Jim Corbett in the decades below, toi | Bharat News

New Delhi: Jim Corbett, whose 150th birth anniversary is being celebrated, was a hero and a savior for the hilly-people of Kumaon and Garhwal in colonial India of 1920 and 1930s. But the hunter-protectist was written at the national level and his first book, ‘Man-Eatrs of Kumaon’, became a global literary star. He was then 69 years old.“It is safe to say that no journalist can write a jungle thriller of more absorbed interest than this classic by Jim Corbett, which is undoubtedly the best thing of its kind because ‘The Times of India Review’ said since ‘The Times of Tasavo’.‘Man-Aatters of Tsavo’ (1907), a story of two terrorists in East Africa, was written by Hunter John Patterson and decades later filmed as ‘The Ghost and the Darkness’ (1996).Further reviews stated that “Jim Corbett does not know what the habits of Tigerland and Tiger … it is not worth knowing …” and said that “the author is giving his royalty to St.
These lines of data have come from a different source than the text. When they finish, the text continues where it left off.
File: config.mk
export PLATFORM = sky130hd
export DESIGN_NAME = cycle_timer_divider_scanline
export DESIGN_NICKNAME = d
export VERILOG_FILES = /design/src/hdl/ctds_pkg.sv /design/src/hdl/ctds_tick.sv /design/src/hdl/ctds_timer.sv /design/src/hdl/cycle_timer_divider_scanline.sv
export SDC_FILE = /design/constraint.sdc
export NUM_CORES = 1
export LEC_CHECK = 0
export ABC_AREA = 1
export BUFFER_PORTS_ARGS = -buffer_cell sky130_fd_sc_hd__buf_2
export CAP_MARGIN = 20
export CORE_AREA = 2 2 202 204
export DETAILED_ROUTE_END_ITERATION = 10
export DIE_AREA = 0 0 204 206
export PLACE_DENSITY = 0.8
export SYNTH_ARGS = -nofsm -noshare
export SYNTH_HDL_FRONTEND = slang
export SYNTH_SLANG_ARGS = --single-unit
File: constraint.sdc
create_clock -name clock -period 11 [get_ports clock]
set_clock_uncertainty 0.2 [all_clocks]
set_input_delay 1.1 -clock clock [delete_from_list [all_inputs] [get_ports clock]]
set_output_delay 1.1 -clock clock [all_outputs]
set_load 0.01 [all_outputs]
Dunston’s hostel for blind Indian soldiers (in the Second World War).”A TOI article in November 1945 states that “Man-Aatters of Kumaon of Kumaon” was also an option for the “Book of the Month” club.Toi described his second book, ‘The Man-Eating Leopard of Rudraprayag’, as the “work of suspense”. But it also said that the book was “more” and “deep”. The 1945 review said, “It is inspired by deep human mercy and understanding of this terrible enemy.”Corbett was associated with India after Kenya left. In 1955, he weighed in the controversial ‘Wolf’ boy Ramu, which was published in Toi.The engagement was reciprocal. A few decades after his death, letters were written to the toi editor. In 1960, SA Bashir of Ahmedabad wrote that Corbett’s ‘My India’ should be determined as “matriculation or a fast reader for intermediate students”.In 1975, his birth centenary year, Dr. Dr. as Kothari. Wrote, “No other foreign India loved India so much as this great British … We should name the National Park of Bombay after Jim Corbett and publish cheap books on India’s wildlife to remember them.”